■ **Records provided**

**src/hdl/aftl_pkg.sv**
```systemverilog
package aftl_pkg;

    localparam int AFTL_MAX_FRAMES  = 256;
    localparam int AFTL_DELAY_BITS  = 16;

    localparam int TIME_W      = 24;
    localparam int QT_W        = 32;
    localparam int DELAY_W     = 16;
    localparam int FNUM_W      = 8;
    localparam int IDX_OUT_W   = 8;
    localparam int FRAC_W      = 17;
    localparam int STEP_W      = 6;
    localparam int OP_W        = 2;

    localparam int IN_TDATA_W  = 64;
    localparam int OUT_TDATA_W = 32;
    localparam int OUT_PAD_W   = OUT_TDATA_W - (IDX_OUT_W + 1 + FRAC_W + 1);

    localparam int OUT_FOUND_BIT = IDX_OUT_W;
    localparam int OUT_FRAC_LSB  = IDX_OUT_W + 1;
    localparam int OUT_FULL_BIT  = IDX_OUT_W + 1 + FRAC_W;

    localparam logic [OP_W-1:0] OP_CLEAR    = 2'd0;
    localparam logic [OP_W-1:0] OP_APPEND   = 2'd1;
    localparam logic [OP_W-1:0] OP_SEARCH   = 2'd2;
    localparam logic [OP_W-1:0] OP_PROGRESS = 2'd3;

    localparam logic [TIME_W-1:0] TIME_MAX  = {TIME_W{1'b1}};
    localparam logic [FRAC_W-1:0] FULL_FRAC = 17'h10000;

    localparam logic [STEP_W-1:0] MOD_STEPS  = 6'd32;
    localparam logic [STEP_W-1:0] FRAC_STEPS = 6'd16;

    typedef struct packed {
        logic              start;
        logic [STEP_W-1:0] steps;
    } div_ctl_t;

    typedef struct packed {
        logic done;
        logic rem_zero;
    } div_sts_t;

endpackage

```
**src/hdl/aftl_serial_div.sv**
```systemverilog
module aftl_serial_div
    import aftl_pkg::*;
(
    input  logic              clk,
    input  logic              rst_n,
    input  div_ctl_t          ctl,
    input  logic [TIME_W-1:0] rem_init,
    input  logic [QT_W-1:0]   dividend,
    input  logic [TIME_W-1:0] divisor,
    output div_sts_t          sts,
    output logic [TIME_W-1:0] remainder,
    output logic [QT_W-1:0]   quotient
);

    logic [TIME_W-1:0] rem_reg, rem_next;
    logic [QT_W-1:0]   dvd_reg, dvd_next;
    logic [TIME_W-1:0] dsr_reg, dsr_next;
    logic [STEP_W-1:0] cnt_reg, cnt_next;
    logic              busy_reg, busy_next;
    logic              done_reg, done_next;

    logic [TIME_W:0]   trial;
    logic [TIME_W+1:0] diff;
    logic              ge;

    // one quotient bit per cycle, restoring
    assign trial = {rem_reg, dvd_reg[QT_W-1]};
    assign diff  = {1'b0, trial} - {2'b00, dsr_reg};
    assign ge    = ~diff[TIME_W+1];

    always_comb
    begin
        rem_next  = rem_reg;
        dvd_next  = dvd_reg;
        dsr_next  = dsr_reg;
        cnt_next  = cnt_reg;
        busy_next = busy_reg;
        done_next = 1'b0;
        if (ctl.start)
        begin
            rem_next  = rem_init;
            dvd_next  = dividend;
            dsr_next  = divisor;
            cnt_next  = ctl.steps;
            busy_next = 1'b1;
        end
        else if (busy_reg)
        begin
            rem_next = ge ? diff[TIME_W-1:0] : trial[TIME_W-1:0];
            dvd_next = {dvd_reg[QT_W-2:0], ge};
            cnt_next = cnt_reg - 1'b1;
            if (cnt_reg == {{(STEP_W-1){1'b0}}, 1'b1})
            begin
                busy_next = 1'b0;
                done_next = 1'b1;
            end
        end
    end

    always_ff @(posedge clk or negedge rst_n)
    begin
        if (!rst_n)
        begin
            cnt_reg  <= '0;
            busy_reg <= 1'b0;
            done_reg <= 1'b0;
        end
        else
        begin
            cnt_reg  <= cnt_next;
            busy_reg <= busy_next;
            done_reg <= done_next;
        end
    end

    always_ff @(posedge clk)
    begin
        rem_reg <= rem_next;
        dvd_reg <= dvd_next;
        dsr_reg <= dsr_next;
    end

    assign sts.done     = done_reg;
    assign sts.rem_zero = (rem_reg == '0);
    assign remainder    = rem_reg;
    assign quotient     = dvd_reg;

endmodule

```
**config.mk**
```make
export PLATFORM = sky130hd
export DESIGN_NAME = aftl_serial_div
export DESIGN_NICKNAME = d
export VERILOG_FILES = /design/src/hdl/aftl_pkg.sv /design/src/hdl/aftl_serial_div.sv
export SDC_FILE = /design/constraint.sdc
export NUM_CORES = 1
export LEC_CHECK = 0
export ABC_AREA = 1
export CELL_PAD_IN_SITES_DETAIL_PLACEMENT = 0
export CELL_PAD_IN_SITES_GLOBAL_PLACEMENT = 1
export CORE_MARGIN = 3
export CORE_UTILIZATION = 42
export CTS_CLUSTER_DIAMETER = 30
export DETAILED_ROUTE_END_ITERATION = 12
export DONT_BUFFER_PORTS = 1
export PLACE_DENSITY_LB_ADDON = 0.1
export SYNTH_ARGS = -nofsm -noshare
export SYNTH_HDL_FRONTEND = slang
export SYNTH_SLANG_ARGS = --single-unit
```
**constraint.sdc**
```tcl
create_clock -name clk -period 2.13 [get_ports clk]
set_input_delay 0.1065 -clock clk [delete_from_list [all_inputs] [get_ports clk]]
set_output_delay 0.1065 -clock clk [all_outputs]
set_load 0.02 [all_outputs]
```
==> impl_metrics.yaml, run 1 <==
timing:
  finalCriticalPeriod_ps: 2190
  timing.final.ws_setup_ps: -64.0
  rsz0062_at_grt: "yes"
  fmax_mhz: 456
  finalSetupTns_ps: -187
  setup_viol: 10
  fin_crit_sh_pct: 103
  worstMarginPinSlew_ps: 539
  slew_headroom_pct: 64.1
  finalClockSkew_ps: 6.88
  hold_viol: 0
  drv_slew: 0
grt:
  grt_pass1_wl_um: 30600
  grt_pass1_vias: 5897
  grt_max_degree: 62
  antenna_found_initial: 0
  track_usage_pct: 26.2
  grt-ovfl-total: 0
setup_path:
  slowest_delay_ps: 440
  cp-end-kind: "flip-flop"
  crit_family: "simple AND/OR/NAND/NOR gates"
  cp-start-kind: "flip-flop"
  cp.required_ps: 2340
  crit_path_top_delay_cell: "edfxtp_1"
  path_common_cell: "nand2_2"
  arrival_ps: 2400
  path_buf_inv: 3
  crit_chain: "ha_4 > a21oi_4 > nor2_1 > nor2_1 > nand2_2 > a21oi_4 > buf_12 > nand2_8 > buf_12 > buf_6 > nand2_2 > nand3_2 > nand2_2"
  reg2regPathDepth: 13
  path_max_fanout: 6
  critical_path_depth: 13
  path_class: "reg2reg"
min_path:
  holdCritPathClass: "in2reg"
  holdPathStages: 2
route:
  route.detailed.drc: 0
  dr_total_vias: 5843
  wl_per_cell_um: 17.2
  ant_nets: 0
  dr.pass1.iters: 5
  viasPerCell: 5.00
  postRouteWirelength_um: 20100
  drt_iter0_markers: 361
cts:
  clkSinkCount: 88
  clk_path_buf_depth: 2
  tritoncts: "done"
  clkLatencyLatePin_ps: 340
  cts-root-buf: "clkbuf_16"
  clk_pin_slew_ps: 60
  cts_buffers: 9
  cts.htree.levels: 3
placed_design:
  io_buffers: 0
  placed_cells_incl_taps: 1002
  dp_hpwl_um: 13200
  place_congestion: 0.931
  place_area_um2: 6580
floorplan:
  die_w_um: 124
  dieArea_um2: 15300
  core.rowCount: 42
  initial_core_util_pct: 43.5
  core_area_um2: 13400
  ios: 147
  die_h_um: 124
yosys:
  synth.yosys.seq_area_share_pct: 44.6
  synth_area_um2: 5830
  synth_fp_nets: 879
  synth_warnings: 0
  netlist_instances: 763
  yosysTopAreaCell: "edfxtp_1"
  avgSynthCellArea_um2: 7.65
  ys_ff_latch: 88
  ys_top_cells_by_area: "edfxtp_1, nand2_1, inv_1, ha_1, nand3_1"
  netlist.area_leader.share_pct: 41.2
  yosysUniqueCellTypes: 37
power_and_ir_drop:
  peakVddDrop_mv: 0.720
  p_leak_nw: 4.31
  powerDensity_nw_per_um2: 1310
  total_power_w: 0.0119
cells_and_area:
  synthToLayoutAreaGrowth_pct: 56.2
  largest_register_ffs: 32
  antenna_cells: 0
  fin_util_pct: 68.0
  fin_nets: 1103
  drive_above_1_share_pct: 26.4
  instances_no_fill: 1168
  fin_area_um2: 9110
run:
  cap_violations: 0
status:
  status: "complete, but fails checks"
  violations: "setup timing"
-- timing repair --
action | CTS | global route
hold buffers | 131 | 0
setup endpoints to repair | 24 | 26
pin swaps | 8 | 32
setup buffers | 2 | 14
endpoints found under the hold margin | 108 | 0
gates resized for setup | 22 | 128
gates cloned | 0 | 3
-- metal layers --
layer / vias to the layer above / global-route usage, % / share of wire [%]
met5: - / 0 / 0
met4: 0 / 7.40 / 2.4
met3: 26 / 6.31 / 6.7
met2: 212 / 41.7 / 48
met1: 2755 / 35.8 / 43
li1: 2850 / - / -
-- final cells by class --
class	count	area, um2
inverter	125	469
fill	1031	4290
multi-input combinational	531	3300
clock buffer	11	233
clock inverter	5	81.3
timing repair buffer	232	2210
sequential	88	2600
tap	176	220
-- synth_stat cells --
cell type / instances
o21ai_0: 3
nand3b_1: 10
ha_1: 26
nor4_1: 5
a21oi_4: 1
nand2_4: 2
nor2_1: 47
nor3_1: 2
nor3_2: 1
buf_4: 3
o221ai_1: 3
edfxtp_1: 80
buf_6: 4
nand2_2: 9
or2_1: 1
or2_2: 6
nand2_1: 316
nor2_2: 4
xor2_1: 6
nand4_1: 15
clkbuf_1: 10
buf_1: 1
nor2_4: 3
inv_2: 1
nand3_2: 4
nand3b_4: 1
dfrtp_1: 8
nand4_2: 1
a21oi_1: 11
buf_2: 1
fa_1: 1
inv_1: 122
nand3_1: 42
o211ai_1: 3
clkinv_1: 2
o21bai_1: 1
xnor2_1: 7
-- worst paths after layout --
path,from,to,slack (ps)
max in group asynchronous,rst_n,busy_reg,1750
min in group asynchronous,rst_n,cnt_reg[2],110
min,dividend[0],quotient[0],9
min reg2reg,busy_reg,done_reg,550
max reg2reg,remainder[21],remainder[5],-60
max,remainder[21],remainder[5],-60
-- report_power, final --
part | switching (W) | leakage (nW) | internal, W | total, W
Sequential | 0.000465 | 0.936 | 0.00237 | 0.00284
Combinational | 0.00404 | 3.22 | 0.00336 | 0.00741
Clock | 0.000677 | 0.151 | 0.00103 | 0.00171
Total | 0.00518 | 4.31 | 0.00677 | 0.0119
-- metrics by stage --
stage | worst slack [ps] | hold slack, ps
global route | -161 | 14.8
finish | -64.0 | 8.96
CTS | -7.56 | 7.58
global placement | -94.1 | -189
floorplan | 7.79 | -189
detailed placement | -83.6 | -189
-- logic make-up (layout without fill, tap and decap cells) --
group | count (synthesis) | count (layout) | share of synthesized area (%)
xor gates and xnor gates | 13 | 13 | 1.95
buffers and inverters | 144 | 373 | 9.99
DFF | 88 | 88 | 44.6
and+or+nand+nor | 469 | 469 | 35.1
adders and majority gates | 27 | 27 | 5.92
AOI/OAI and AO/OA | 22 | 22 | 2.44
-- cells in the final DEF, fill, tap and decap left out, types with 3 or more instances in the layout --
master         Yosys  layout
inv_1            122     114
inv_2              1      11
dlygate4sd3_1      0     130
a21oi_1           11       6
nand2_2            9      49
xor2_1             6       6
or2_2              6       6
ha_1              26       5
o211ai_1           3       3
nand3b_1          10      10
buf_8              0       4
nand4_1           15      15
dfrtp_1            8       8
nor2_2             4       9
nand3_2            4      18
nand2_1          316     270
clkbuf_16          0      11
buf_12             0       3
nor2_4             3       8
nor4_4             0       3
ha_4               0      20
edfxtp_1          80      80
a21oi_2            0       3
buf_6              4      11
nor2_1            47      37
nand2_4            2       7
a21oi_4            1       3
buf_4              3      82
o221ai_1           3       3
xnor2_1            7       5
nand3_1           42      27
Power figures use the tool's default switching activity.
==> run 2, diff against run 1 <==
==> constraint.sdc (replaced) <==
create_clock -name clk -period 2.13 [get_ports clk]
set_input_delay 0.3195 -clock clk [delete_from_list [all_inputs] [get_ports clk]]
set_output_delay 0.3195 -clock clk [all_outputs]
set_load 0.02 [all_outputs]
==> impl_metrics.yaml, run 2 (synthesized netlist as in run 1, its figures left out) <==
timing:
  fmax_mhz: 456
  rsz0062_at_grt: "yes"
  fin_crit_sh_pct: 103
  drv_slew: 0
  finalClockSkew_ps: 6.51
  timing.final.ws_setup_ps: -64.6
  finalCriticalPeriod_ps: 2190
  slew_headroom_pct: 58.8
  hold_viol: 0
  setup_viol: 15
  worstMarginPinSlew_ps: 619
route:
  viasPerCell: 5.05
  dr_total_vias: 5287
  route.detailed.drc: 0
  wl_per_cell_um: 17.3
  ant_nets: 0
  drt_iter0_markers: 305
  dr.pass1.iters: 5
  postRouteWirelength_um: 18100
cells_and_area:
  fin_nets: 982
  antenna_cells: 0
  mostFrequentLayoutCell: "nand2_1"
  largest_register_ffs: 32
  layout_common_cells: "nand2_1, inv_1, edfxtp_1, buf_4, nand2_2"
  instances_no_fill: 1047
  drive_above_1_share_pct: 35.1
  synthToLayoutAreaGrowth_pct: 38.9
  fin_area_um2: 8110
  fin_util_pct: 60.5
cts:
  cts_buffers: 9
  clk_path_buf_depth: 2
  clk_pin_slew_ps: 80
  clkSinkCount: 88
  cts.htree.levels: 3
  cts-root-buf: "clkbuf_16"
  clkLatencyLatePin_ps: 350
  tritoncts: "done"
floorplan:
  core_area_um2: 13400
  core.rowCount: 42
  dieArea_um2: 15300
  die_w_um: 124
  initial_core_util_pct: 43.5
  die_h_um: 124
  ios: 147
power_and_ir_drop:
  total_power_w: 0.0122
  p_leak_nw: 3.94
  powerDensity_nw_per_um2: 1510
  peakVddDrop_mv: 0.688
status:
  status: "complete, but fails checks"
  violations: "setup timing"
run:
  cap_violations: 0
setup_path:
  cp-end-kind: "primary output"
  arrival_ps: 1880
  cp-start-kind: "flip-flop"
  crit_path_top_delay_cell: "edfxtp_1"
  path_class: "reg2out"
  path_buf_inv: 2
  crit_family: "simple AND/OR/NAND/NOR gates"
  cp.required_ps: 1810
  crit_chain: "buf_6 > nor4_4 > nand4_1 > nor4_2 > buf_4"
  slowest_delay_ps: 450
  path_max_fanout: 3
min_path:
  holdCritPathClass: "in2reg"
grt:
  grt_pass1_wl_um: 26800
  antenna_found_initial: 1
  grt_pass1_vias: 5177
  grt-ovfl-total: 0
  grt_max_degree: 85
  track_usage_pct: 22.9
placed_design:
  io_buffers: 0
  place_ws_ps: -25.0
  dp_hpwl_um: 12900
  place_congestion: 0.910
  place_area_um2: 6550
  placed_cells_incl_taps: 999
run 2: cell type report:
cell class	count	area, um2
well taps	176	220
clock inverters	7	92.6
flip-flops and latches	88	2600
clock buffers	9	225
inverters	125	478
multi-input cells	531	3490
fillers	1171	5290
repair buffers	111	1000
run 2: worst register-to-register path: cells and delay by family (launching register included):
family / cells / cell delay, ps
AND/OR/NAND/NOR: 8 / 650
buffers and inverters: 5 / 580
flip-flops: 1 / 430
adder cells (fa/ha/maj): 1 / 280
run 2: final timing paths:
path / startpoint / end / slack (ps) / cells past startpoint
setup / recovery: remainder[6] / sts[0] / -60 / 5
hold / removal: divisor[14] / dsr_reg[14] / 60 / 0
setup reg to reg: remainder[11] / remainder[23] / -60 / 14
hold reg to reg: busy_reg / done_reg / 540 / 2
max in group asynchronous: rst_n / busy_reg / 1550 / 1
min in group asynchronous: rst_n / cnt_reg[1] / 310 / 1
run 2: timing repair:
item	4_1_cts	5_1_grt
endpoints found under the hold margin	8	0
hold buffers	1	0
buffers inserted	24	8
endpoints found under the setup margin	18	26
pin swaps	13	65
cloned	2	0
gates resized for setup	54	161
run 2: power by group:
group | total (W) | internal (W) | switching (W)
clock | 0.00174 | 0.000947 | 0.000790
combinational | 0.00768 | 0.00337 | 0.00431
sequential | 0.00280 | 0.00237 | 0.000428
run 2: layer usage:
layer | part of all wire (%) | track usage (%) | wire length [um] | up-vias
met5 | 0.072 | 0 | 13 | -
met1 | 43 | 31.2 | 7740 | 2458
met2 | 48 | 36.0 | 8630 | 186
li1 | - | - | - | 2613
met4 | 1.8 | 5.81 | 320 | 2
met3 | 7.6 | 6.58 | 1370 | 28
run 2: through the flow:
stage | TNS [ps] | hold WS, ps
floorplan | 0 | 23.9
CTS | -595 | 48.3
global placement | -29.0 | 24.1
finish | -403 | 58.0
detailed placement | -50.0 | 24.1
global route | -2520 | 41.9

■ **What the task requires**
Using the material above, report each line where "switching" occurs.

■ **Worked solution**
part | switching (W) | leakage (nW) | internal, W | total, W
Power figures use the tool's default switching activity.
group | total (W) | internal (W) | switching (W)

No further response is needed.